Diocese of the Catholic Church in Portugal

The Diocese of Porto (Dioecesis Portugallensis) (Oporto) is a Latin Church diocese of the Catholic Church in Portugal. It is a suffragan of the archdiocese of Braga. Its see at Porto is in the Norte region, and the second largest city in Portugal.

== History ==
The diocese was probably founded in the middle of the sixth century. At the third Council of Toledo (589) the Arian bishop Argiovittus, though he condemned the Arian belief and accepted the Catholic belief, was deposed in favour of bishop Constantinus. In 610 Bishop Argebertus assisted at the Council of Toledo, summoned by King Gundemar to sanction the metropolitan claims of Toledo. Bishop Ansiulfus was present at the Sixth Council of Toledo (638), and Bishop Flavius at the Tenth (656).

Bishop Froaricus was one of eight bishops who attended the provincial council of Braga (675), and the Twelfth (681), Thirteenth (683), and Fifteenth (688) Councils of Toledo. His successor Felix appeared at the Sixteenth Council (693). No other bishop is recorded under the Visigothic monarchy.

===Arab occupation===
In 716 the Arabs began their invasion and conquest of Portugal, including Lisbon, Porto, Braga, Tuy, Lugo, and Orense. The areas were depopulated. After the Arab invasion Justus seems to have been the first bishop (c. 882). He is only a name. Gomado was probably elected in 872, when King Affonso III won back the city. The names of only four other prelates have been preserved: Froarengus (906), Hermogius (912), Hordonius (attested in 931), and Didacus (Diego) (c. 962?).

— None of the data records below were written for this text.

<file path="src/rtl/fpu_mul_scheduler.sv">
// fpu_mul_scheduler
// Round-robin front end that time-shares one non-pipelined, fixed-latency
// single-precision multiplier among N_REQ requesters. One operand pair is
// accepted at a time, the multiplier is started with a one-cycle pulse, the
// product is captured after LATENCY cycles and returned with the owner's tag.
//
// Optional build macro: FPU_MUL_SCHED_STATS_EN
//   When defined, adds stat_ops (completed result handshakes) and stat_wait
//   (cycles a request or result was left waiting). Both are 16-bit wrapping
//   counters cleared by reset.
//
// TAG_W must satisfy 2**TAG_W >= N_REQ; LATENCY must be at least 1.

module fpu_mul_scheduler #(
    parameter int N_REQ   = 4,
    parameter int TAG_W   = 2,
    parameter int LATENCY = 3
) (
    input  logic                  clk,
    input  logic                  reset,
    input  logic [N_REQ-1:0]      req_valid,
    input  logic [32*N_REQ-1:0]   req_a,
    input  logic [32*N_REQ-1:0]   req_b,
    output logic [N_REQ-1:0]      req_ready,
    output logic                  res_valid,
    input  logic                  res_ready,
    output logic [31:0]           res_data,
    output logic [TAG_W-1:0]      res_tag,
    output logic                  mul_start,
    output logic [31:0]           mul_a,
    output logic [31:0]           mul_b,
    input  logic [31:0]           mul_res,
    output logic                  busy
`ifdef FPU_MUL_SCHED_STATS_EN
    ,
    output logic [15:0]           stat_ops,
    output logic [15:0]           stat_wait
`endif
);

    // Counter must be able to hold the value LATENCY itself.
    localparam int CNT_W = (LATENCY < 1) ? 1 : $clog2(LATENCY + 1);

    typedef enum logic [1:0] {
        ST_IDLE = 2'd0,
        ST_RUN  = 2'd1,
        ST_DONE = 2'd2
    } state_t;

    state_t             state_r;
    logic [TAG_W-1:0]   rr_ptr_r;
    logic [CNT_W-1:0]   cnt_r;
    logic [TAG_W-1:0]   tag_r;
    logic               res_valid_r;
    logic [31:0]        res_data_r;
    logic [TAG_W-1:0]   res_tag_r;
    logic               mul_start_r;
    logic [31:0]        mul_a_r;
    logic [31:0]        mul_b_r;
    logic               busy_r;

    logic [TAG_W-1:0]   lo_grant_s;
    logic [TAG_W-1:0]   hi_grant_s;
    logic               hi_found_s;
    logic               any_valid_s;
    logic [TAG_W-1:0]   grant_s;
    logic               idle_s;
    logic               accept_s;
    logic [31:0]        a_sel_s;
    logic [31:0]        b_sel_s;
    logic [N_REQ-1:0]   ready_s;
    logic [TAG_W-1:0]   rr_next_s;

    // Round-robin search: lowest valid index at or above rr_ptr, else lowest valid index overall.
    always_comb begin
        lo_grant_s  = {TAG_W{1'b0}};
        hi_grant_s  = {TAG_W{1'b0}};
        hi_found_s  = 1'b0;
        any_valid_s = 1'b0;
        // Descending scan so the final overwrite leaves the lowest matching index.
        for (int i = N_REQ - 1; i >= 0; i--) begin
            lo_grant_s  = req_valid[i] ? TAG_W'(i) : lo_grant_s;
            hi_grant_s  = (req_valid[i] && (TAG_W'(i) >= rr_ptr_r)) ? TAG_W'(i) : hi_grant_s;
            hi_found_s  = hi_found_s | (req_valid[i] && (TAG_W'(i) >= rr_ptr_r));
            any_valid_s = any_valid_s | req_valid[i];
        end
        grant_s  = hi_found_s ? hi_grant_s : lo_grant_s;
        idle_s   = (state_r == ST_IDLE);
        accept_s = idle_s && any_valid_s;
        if (grant_s == TAG_W'(N_REQ - 1)) begin
            rr_next_s = {TAG_W{1'b0}};
        end else begin
            rr_next_s = grant_s + TAG_W'(1);
        end
    end

    // Operand mux for the granted requester and the one-hot ready vector.
    always_comb begin
        a_sel_s = 32'h0000_0000;
        b_sel_s = 32'h0000_0000;
        ready_s = {N_REQ{1'b0}};
        for (int i = 0; i < N_REQ; i++) begin
            a_sel_s    = (TAG_W'(i) == grant_s) ? req_a[32*i +: 32] : a_sel_s;
            b_sel_s    = (TAG_W'(i) == grant_s) ? req_b[32*i +: 32] : b_sel_s;
            // Gated by reset so ready reads zero while reset is held.
            ready_s[i] = accept_s && !reset && (TAG_W'(i) == grant_s);
        end
    end

    // Scheduler FSM: accept in IDLE, count out the multiplier latency in RUN, hold the result in DONE.
    always_ff @(posedge clk or posedge reset) begin
        if (reset) begin
            state_r     <= ST_IDLE;
            rr_ptr_r    <= {TAG_W{1'b0}};
            cnt_r       <= {CNT_W{1'b0}};
            tag_r       <= {TAG_W{1'b0}};
            res_valid_r <= 1'b0;
            res_data_r  <= 32'h0000_0000;
            res_tag_r   <= {TAG_W{1'b0}};
            mul_start_r <= 1'b0;
            mul_a_r     <= 32'h0000_0000;
            mul_b_r     <= 32'h0000_0000;
            busy_r      <= 1'b0;
        end else begin
            case (state_r)
                ST_IDLE: begin
                    if (accept_s) begin
                        mul_a_r     <= a_sel_s;
                        mul_b_r     <= b_sel_s;
                        tag_r       <= grant_s;
                        rr_ptr_r    <= rr_next_s;
                        cnt_r       <= {CNT_W{1'b0}};
                        // Start pulse lands in the first RUN cycle (cnt == 0).
                        mul_start_r <= 1'b1;
                        busy_r      <= 1'b1;
                        state_r     <= ST_RUN;
                    end else begin
                        mul_start_r <= 1'b0;
                    end
                end
                ST_RUN: begin
                    mul_start_r <= 1'b0;
                    if (cnt_r == CNT_W'(LATENCY)) begin
                        res_data_r  <= mul_res;
                        res_tag_r   <= tag_r;
                        res_valid_r <= 1'b1;
                        state_r     <= ST_DONE;
                    end else begin
                        cnt_r <= cnt_r + CNT_W'(1);
                    end
                end
                ST_DONE: begin
                    mul_start_r <= 1'b0;
                    // No accept in the result-handshake cycle: IDLE is entered first.
                    if (res_ready) begin
                        res_valid_r <= 1'b0;
                        busy_r      <= 1'b0;
                        state_r     <= ST_IDLE;
                    end else begin
                        res_valid_r <= 1'b1;
                    end
                end
                default: begin
                    state_r     <= ST_IDLE;
                    res_valid_r <= 1'b0;
                    mul_start_r <= 1'b0;
                    busy_r      <= 1'b0;
                end
            endcase
        end
    end

    assign req_ready = ready_s;
    assign res_valid = res_valid_r;
    assign res_data  = res_data_r;
    assign res_tag   = res_tag_r;
    assign mul_start = mul_start_r;
    assign mul_a     = mul_a_r;
    assign mul_b     = mul_b_r;
    assign busy      = busy_r;

`ifdef FPU_MUL_SCHED_STATS_EN
    logic [15:0] stat_ops_r;
    logic [15:0] stat_wait_r;
    logic        done_s;

    assign done_s = (state_r == ST_DONE);

    // Activity counters: completed results, and cycles where work or a result sat waiting.
    always_ff @(posedge clk or posedge reset) begin
        if (reset) begin
            stat_ops_r  <= 16'h0000;
            stat_wait_r <= 16'h0000;
        end else begin
            if (done_s && res_ready) begin
                stat_ops_r <= stat_ops_r + 16'h0001;
            end else begin
                stat_ops_r <= stat_ops_r;
            end
            // The IDLE term never fires (any valid request is accepted) and is kept as a sanity aid.
            if ((idle_s && any_valid_s && !accept_s) || (done_s && res_valid_r && !res_ready)) begin
                stat_wait_r <= stat_wait_r + 16'h0001;
            end else begin
                stat_wait_r <= stat_wait_r;
            end
        end
    end

    assign stat_ops  = stat_ops_r;
    assign stat_wait = stat_wait_r;
`endif

endmodule

</file>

Porto fell again into Moorish hands.

===Restoration===
On the recovery of Porto for Christianity, which was being promoted by the Burgundian Count Henry, son-in-law of King Alfonso VI of Castile and governor of the lands from the Minho River to the banks of the Tagus, priests and prelates were being imported, especially those with connections to Cluny in Burgundy. Hugo (Hugh) became bishop (1114-1136). He had been a Canon of the Cathedral of Compostella, and under the patronage of Bishop Diego Gelmirez, a Cluniac, he was said to have been a co-author of the Historia Compostellana. In 1103-1104 he was sent to Rome on an embassy for the Church of Compostella, and obtained a bull granting numerous privileges, one of which was the right of the Bishop of Compostella to name Cardinals of Compostella. Hugo became a Cardinal. In 1109 he was Archdeacon of Compostella, but at the time of his election to the diocese of Porto and not yet ordained. He was ordained a priest on the day before Passion Sunday, and was consecrated a bishop on 23 March 1113 by Archbishop Mauricio Burdino of Braga, another Cluniac. As Bishop of Porto he secured from Pope Paschal II, by a bull granted on 15 August 1115, exemption of his diocese from the supervisory control of the Archbishop of Braga. He greatly enlarged his diocese and the cathedral patrimony increased by the donations he secured; thus, in 1120, he received from D. Theresa jurisdiction over the City of Porto with all the rents and dues thereof. Bishop Hugo was present at the Council of Compostella in 1114, the Council of Sagunto in 1121 (under the presidency of Cardinal Boso, the papal Legate), and the Synod of Compostella in 1122.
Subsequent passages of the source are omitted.